▸ **Dataset entries**
★ ★ ★ ★ ★ ★ ★

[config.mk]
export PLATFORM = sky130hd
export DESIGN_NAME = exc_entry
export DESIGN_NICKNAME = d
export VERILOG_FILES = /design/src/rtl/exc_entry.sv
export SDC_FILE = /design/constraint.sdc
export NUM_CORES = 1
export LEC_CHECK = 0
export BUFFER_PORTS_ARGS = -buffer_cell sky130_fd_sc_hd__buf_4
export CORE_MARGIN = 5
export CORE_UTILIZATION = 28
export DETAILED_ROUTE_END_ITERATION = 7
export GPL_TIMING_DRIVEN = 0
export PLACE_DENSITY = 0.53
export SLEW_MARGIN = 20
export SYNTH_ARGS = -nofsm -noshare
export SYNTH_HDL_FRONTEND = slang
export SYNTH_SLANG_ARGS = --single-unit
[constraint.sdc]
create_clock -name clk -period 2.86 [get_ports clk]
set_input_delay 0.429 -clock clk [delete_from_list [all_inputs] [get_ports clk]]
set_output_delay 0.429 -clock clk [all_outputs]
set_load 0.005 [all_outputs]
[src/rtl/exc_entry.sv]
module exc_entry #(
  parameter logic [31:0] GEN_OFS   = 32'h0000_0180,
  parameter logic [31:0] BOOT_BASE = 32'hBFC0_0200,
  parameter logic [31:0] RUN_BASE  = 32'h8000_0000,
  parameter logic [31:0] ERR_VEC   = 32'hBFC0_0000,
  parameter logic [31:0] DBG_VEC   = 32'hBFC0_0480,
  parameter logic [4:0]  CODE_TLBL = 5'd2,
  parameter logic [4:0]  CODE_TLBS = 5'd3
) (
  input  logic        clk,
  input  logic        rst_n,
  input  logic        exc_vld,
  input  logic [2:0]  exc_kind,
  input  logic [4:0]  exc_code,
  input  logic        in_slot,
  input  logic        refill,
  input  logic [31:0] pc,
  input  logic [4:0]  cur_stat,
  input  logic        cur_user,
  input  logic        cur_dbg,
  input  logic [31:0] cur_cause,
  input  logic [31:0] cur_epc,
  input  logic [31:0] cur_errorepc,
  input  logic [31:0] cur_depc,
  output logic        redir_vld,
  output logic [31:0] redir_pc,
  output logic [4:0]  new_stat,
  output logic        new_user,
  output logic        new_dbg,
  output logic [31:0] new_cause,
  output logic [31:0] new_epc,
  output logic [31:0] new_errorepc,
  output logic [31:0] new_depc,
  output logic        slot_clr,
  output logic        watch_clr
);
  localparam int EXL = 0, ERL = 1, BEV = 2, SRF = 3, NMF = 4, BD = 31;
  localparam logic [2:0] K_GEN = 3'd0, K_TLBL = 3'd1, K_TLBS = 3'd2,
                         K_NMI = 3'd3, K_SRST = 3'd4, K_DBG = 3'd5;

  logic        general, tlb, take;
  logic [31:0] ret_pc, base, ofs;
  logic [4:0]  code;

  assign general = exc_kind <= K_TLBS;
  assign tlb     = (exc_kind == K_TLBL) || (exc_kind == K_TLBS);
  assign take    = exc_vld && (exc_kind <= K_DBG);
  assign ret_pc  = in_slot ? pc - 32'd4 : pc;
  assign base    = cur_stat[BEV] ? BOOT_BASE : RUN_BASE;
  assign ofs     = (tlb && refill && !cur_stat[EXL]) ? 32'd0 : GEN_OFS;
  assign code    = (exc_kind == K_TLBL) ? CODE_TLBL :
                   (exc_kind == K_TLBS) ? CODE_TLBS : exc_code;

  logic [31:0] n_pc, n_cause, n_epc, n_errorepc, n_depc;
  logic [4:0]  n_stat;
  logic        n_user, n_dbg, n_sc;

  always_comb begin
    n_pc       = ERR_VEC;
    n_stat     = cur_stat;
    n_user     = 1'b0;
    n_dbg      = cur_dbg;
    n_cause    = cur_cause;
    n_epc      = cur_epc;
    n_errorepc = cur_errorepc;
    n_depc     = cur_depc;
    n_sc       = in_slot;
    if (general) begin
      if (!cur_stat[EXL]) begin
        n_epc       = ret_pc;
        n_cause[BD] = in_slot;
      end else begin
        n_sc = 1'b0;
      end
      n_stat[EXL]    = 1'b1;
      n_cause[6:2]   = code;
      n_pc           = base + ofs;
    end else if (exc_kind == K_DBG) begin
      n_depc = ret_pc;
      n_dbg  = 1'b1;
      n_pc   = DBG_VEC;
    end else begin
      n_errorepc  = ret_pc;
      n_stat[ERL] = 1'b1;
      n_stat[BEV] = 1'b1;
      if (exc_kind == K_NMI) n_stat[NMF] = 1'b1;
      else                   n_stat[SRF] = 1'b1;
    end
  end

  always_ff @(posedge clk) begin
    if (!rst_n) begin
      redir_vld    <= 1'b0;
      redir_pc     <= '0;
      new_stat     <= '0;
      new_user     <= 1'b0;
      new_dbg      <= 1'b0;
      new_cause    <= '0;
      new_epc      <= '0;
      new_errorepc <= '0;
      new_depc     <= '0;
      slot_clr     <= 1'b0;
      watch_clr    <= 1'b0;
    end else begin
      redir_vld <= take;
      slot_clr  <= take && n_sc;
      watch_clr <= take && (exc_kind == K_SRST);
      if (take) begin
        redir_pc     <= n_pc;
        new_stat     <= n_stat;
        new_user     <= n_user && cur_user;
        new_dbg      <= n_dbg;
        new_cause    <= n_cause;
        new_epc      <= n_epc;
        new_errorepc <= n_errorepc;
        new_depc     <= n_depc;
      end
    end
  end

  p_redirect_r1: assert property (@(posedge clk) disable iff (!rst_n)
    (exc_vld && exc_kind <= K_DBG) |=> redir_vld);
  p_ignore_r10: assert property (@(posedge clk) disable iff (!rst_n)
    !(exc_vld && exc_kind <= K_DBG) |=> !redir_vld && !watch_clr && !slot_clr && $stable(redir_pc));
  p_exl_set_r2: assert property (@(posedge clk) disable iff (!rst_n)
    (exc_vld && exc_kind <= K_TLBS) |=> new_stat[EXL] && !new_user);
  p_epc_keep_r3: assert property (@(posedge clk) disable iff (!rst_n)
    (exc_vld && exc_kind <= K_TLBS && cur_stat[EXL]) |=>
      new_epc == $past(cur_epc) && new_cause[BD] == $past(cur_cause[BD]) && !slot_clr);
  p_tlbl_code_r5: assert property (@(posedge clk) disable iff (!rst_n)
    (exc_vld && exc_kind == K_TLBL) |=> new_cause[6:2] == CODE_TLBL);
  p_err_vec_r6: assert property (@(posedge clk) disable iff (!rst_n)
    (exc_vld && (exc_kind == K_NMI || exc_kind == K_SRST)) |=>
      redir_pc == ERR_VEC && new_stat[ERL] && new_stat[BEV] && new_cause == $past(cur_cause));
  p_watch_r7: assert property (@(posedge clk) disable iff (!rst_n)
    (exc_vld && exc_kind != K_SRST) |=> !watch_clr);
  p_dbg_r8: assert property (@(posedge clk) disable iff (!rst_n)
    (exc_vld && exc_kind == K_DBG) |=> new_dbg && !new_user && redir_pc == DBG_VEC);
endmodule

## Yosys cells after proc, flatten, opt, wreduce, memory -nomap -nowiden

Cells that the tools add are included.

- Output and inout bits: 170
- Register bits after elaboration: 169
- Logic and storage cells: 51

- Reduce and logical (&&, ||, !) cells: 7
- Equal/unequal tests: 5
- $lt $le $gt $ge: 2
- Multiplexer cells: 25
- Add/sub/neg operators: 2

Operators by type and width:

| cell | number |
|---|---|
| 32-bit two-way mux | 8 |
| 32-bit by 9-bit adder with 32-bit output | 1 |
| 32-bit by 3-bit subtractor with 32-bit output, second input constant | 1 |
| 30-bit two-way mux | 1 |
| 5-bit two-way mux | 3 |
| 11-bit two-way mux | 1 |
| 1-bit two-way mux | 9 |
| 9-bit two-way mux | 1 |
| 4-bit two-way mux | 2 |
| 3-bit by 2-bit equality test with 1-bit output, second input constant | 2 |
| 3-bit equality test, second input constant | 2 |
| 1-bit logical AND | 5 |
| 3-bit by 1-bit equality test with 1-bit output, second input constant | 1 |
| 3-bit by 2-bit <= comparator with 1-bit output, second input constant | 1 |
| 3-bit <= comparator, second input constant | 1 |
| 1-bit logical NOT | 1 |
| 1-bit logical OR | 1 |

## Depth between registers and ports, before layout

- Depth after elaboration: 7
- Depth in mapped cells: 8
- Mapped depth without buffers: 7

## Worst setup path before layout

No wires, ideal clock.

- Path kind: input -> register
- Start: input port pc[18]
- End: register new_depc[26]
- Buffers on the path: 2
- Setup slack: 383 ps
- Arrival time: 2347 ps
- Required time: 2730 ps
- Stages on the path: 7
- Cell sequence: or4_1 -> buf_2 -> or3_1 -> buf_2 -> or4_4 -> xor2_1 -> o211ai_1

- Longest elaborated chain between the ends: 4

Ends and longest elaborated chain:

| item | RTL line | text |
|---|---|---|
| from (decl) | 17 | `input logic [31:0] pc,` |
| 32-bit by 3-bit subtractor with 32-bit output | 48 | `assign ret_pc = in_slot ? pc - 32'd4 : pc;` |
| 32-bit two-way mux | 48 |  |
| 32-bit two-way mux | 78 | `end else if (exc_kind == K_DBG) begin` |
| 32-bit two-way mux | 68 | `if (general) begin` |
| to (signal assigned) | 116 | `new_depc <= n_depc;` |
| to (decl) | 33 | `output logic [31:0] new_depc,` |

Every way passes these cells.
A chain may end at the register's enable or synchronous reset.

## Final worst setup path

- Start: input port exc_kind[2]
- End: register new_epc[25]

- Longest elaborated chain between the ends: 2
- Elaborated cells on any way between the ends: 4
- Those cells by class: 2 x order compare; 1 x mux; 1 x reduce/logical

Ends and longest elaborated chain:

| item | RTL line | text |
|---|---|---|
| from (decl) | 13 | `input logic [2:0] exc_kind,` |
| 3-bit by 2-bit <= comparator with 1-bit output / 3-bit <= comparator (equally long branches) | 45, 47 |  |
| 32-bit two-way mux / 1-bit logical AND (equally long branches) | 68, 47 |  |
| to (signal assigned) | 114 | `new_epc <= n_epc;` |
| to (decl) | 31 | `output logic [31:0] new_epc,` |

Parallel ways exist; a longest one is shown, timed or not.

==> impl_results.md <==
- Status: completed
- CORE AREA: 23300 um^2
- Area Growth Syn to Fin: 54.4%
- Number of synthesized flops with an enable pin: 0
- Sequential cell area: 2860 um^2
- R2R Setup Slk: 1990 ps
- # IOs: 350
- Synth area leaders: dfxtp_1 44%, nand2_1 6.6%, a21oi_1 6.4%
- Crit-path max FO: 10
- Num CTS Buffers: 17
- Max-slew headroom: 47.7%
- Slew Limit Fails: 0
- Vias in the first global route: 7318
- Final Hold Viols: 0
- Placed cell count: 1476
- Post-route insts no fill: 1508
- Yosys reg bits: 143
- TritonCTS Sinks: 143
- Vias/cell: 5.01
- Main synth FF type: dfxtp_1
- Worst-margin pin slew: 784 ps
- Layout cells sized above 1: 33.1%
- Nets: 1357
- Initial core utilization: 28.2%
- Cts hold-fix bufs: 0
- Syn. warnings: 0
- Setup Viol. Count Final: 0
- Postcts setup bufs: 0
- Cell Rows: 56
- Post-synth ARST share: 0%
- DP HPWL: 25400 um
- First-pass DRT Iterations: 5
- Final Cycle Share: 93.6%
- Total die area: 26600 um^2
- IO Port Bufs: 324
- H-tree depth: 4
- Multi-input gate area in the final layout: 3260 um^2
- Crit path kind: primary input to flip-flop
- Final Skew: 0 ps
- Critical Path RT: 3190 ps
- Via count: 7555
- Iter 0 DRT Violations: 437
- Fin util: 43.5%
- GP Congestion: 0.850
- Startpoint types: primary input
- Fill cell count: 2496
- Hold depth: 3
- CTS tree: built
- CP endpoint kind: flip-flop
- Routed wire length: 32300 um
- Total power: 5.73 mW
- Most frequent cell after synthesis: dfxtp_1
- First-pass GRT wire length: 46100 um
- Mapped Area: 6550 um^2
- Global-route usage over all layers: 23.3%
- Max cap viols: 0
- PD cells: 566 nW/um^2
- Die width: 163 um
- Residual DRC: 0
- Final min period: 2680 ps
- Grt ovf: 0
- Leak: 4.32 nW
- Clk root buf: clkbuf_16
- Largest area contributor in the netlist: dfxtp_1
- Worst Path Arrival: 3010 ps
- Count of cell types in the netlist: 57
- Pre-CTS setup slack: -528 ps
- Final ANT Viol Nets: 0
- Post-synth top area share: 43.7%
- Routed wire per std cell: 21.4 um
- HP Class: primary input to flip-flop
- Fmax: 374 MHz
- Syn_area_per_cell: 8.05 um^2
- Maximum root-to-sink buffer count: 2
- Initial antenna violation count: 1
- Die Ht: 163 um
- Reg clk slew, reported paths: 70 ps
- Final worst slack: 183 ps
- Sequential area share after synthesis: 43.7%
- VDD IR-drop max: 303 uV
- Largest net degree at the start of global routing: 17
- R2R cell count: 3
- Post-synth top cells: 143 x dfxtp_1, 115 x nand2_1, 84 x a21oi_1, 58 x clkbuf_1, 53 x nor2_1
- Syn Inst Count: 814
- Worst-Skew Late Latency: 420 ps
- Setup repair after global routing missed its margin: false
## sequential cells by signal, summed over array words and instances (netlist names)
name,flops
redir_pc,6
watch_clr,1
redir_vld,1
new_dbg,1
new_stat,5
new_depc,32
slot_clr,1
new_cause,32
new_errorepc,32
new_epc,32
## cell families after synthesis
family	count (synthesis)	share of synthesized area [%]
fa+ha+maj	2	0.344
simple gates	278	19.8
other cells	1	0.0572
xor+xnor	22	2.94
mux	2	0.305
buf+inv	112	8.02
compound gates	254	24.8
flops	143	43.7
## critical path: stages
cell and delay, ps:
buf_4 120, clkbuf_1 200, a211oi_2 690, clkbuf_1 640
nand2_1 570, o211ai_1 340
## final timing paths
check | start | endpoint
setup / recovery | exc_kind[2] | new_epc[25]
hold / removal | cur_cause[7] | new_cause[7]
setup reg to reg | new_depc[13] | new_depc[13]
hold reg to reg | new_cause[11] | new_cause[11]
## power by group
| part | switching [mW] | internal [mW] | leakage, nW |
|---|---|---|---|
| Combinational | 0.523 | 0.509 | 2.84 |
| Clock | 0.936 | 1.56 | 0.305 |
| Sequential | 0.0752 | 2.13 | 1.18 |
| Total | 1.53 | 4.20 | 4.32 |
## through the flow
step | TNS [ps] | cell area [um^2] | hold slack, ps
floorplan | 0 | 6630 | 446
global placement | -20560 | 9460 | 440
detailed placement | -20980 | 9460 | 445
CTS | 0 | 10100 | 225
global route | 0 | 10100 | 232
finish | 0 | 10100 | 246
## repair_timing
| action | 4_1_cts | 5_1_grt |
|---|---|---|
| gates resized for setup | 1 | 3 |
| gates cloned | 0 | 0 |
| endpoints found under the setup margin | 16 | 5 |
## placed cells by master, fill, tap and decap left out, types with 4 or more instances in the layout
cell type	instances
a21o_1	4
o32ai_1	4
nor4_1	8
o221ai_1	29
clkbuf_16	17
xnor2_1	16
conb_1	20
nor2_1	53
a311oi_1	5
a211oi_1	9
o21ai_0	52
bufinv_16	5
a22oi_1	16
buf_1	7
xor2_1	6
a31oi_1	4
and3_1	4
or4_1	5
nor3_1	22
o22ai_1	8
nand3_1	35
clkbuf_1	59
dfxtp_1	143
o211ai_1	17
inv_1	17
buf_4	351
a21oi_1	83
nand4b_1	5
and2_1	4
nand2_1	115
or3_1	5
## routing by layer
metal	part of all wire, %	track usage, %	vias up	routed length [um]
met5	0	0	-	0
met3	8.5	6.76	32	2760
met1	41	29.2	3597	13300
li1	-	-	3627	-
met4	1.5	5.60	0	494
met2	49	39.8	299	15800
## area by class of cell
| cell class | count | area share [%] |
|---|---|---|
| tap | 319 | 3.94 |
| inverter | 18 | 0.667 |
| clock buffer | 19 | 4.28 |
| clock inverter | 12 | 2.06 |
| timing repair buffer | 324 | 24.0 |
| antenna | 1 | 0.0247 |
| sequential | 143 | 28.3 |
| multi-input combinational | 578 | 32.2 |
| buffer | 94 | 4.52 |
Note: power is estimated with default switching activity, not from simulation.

★ ★ ★ ★ ★ ★ ★

▸ **Work to be completed**
Reproduce the lines of the entries above from the one with "- End: register new_epc[25]" to the one with "(decl) | 31", both included, exactly and without any other line.

▸ **Result**
- End: register new_epc[25]

- Longest elaborated chain between the ends: 2
- Elaborated cells on any way between the ends: 4
- Those cells by class: 2 x order compare; 1 x mux; 1 x reduce/logical

Ends and longest elaborated chain:

| item | RTL line | text |
|---|---|---|
| from (decl) | 13 | `input logic [2:0] exc_kind,` |
| 3-bit by 2-bit <= comparator with 1-bit output / 3-bit <= comparator (equally long branches) | 45, 47 |  |
| 32-bit two-way mux / 1-bit logical AND (equally long branches) | 68, 47 |  |
| to (signal assigned) | 114 | `new_epc <= n_epc;` |
| to (decl) | 31 | `output logic [31:0] new_epc,` |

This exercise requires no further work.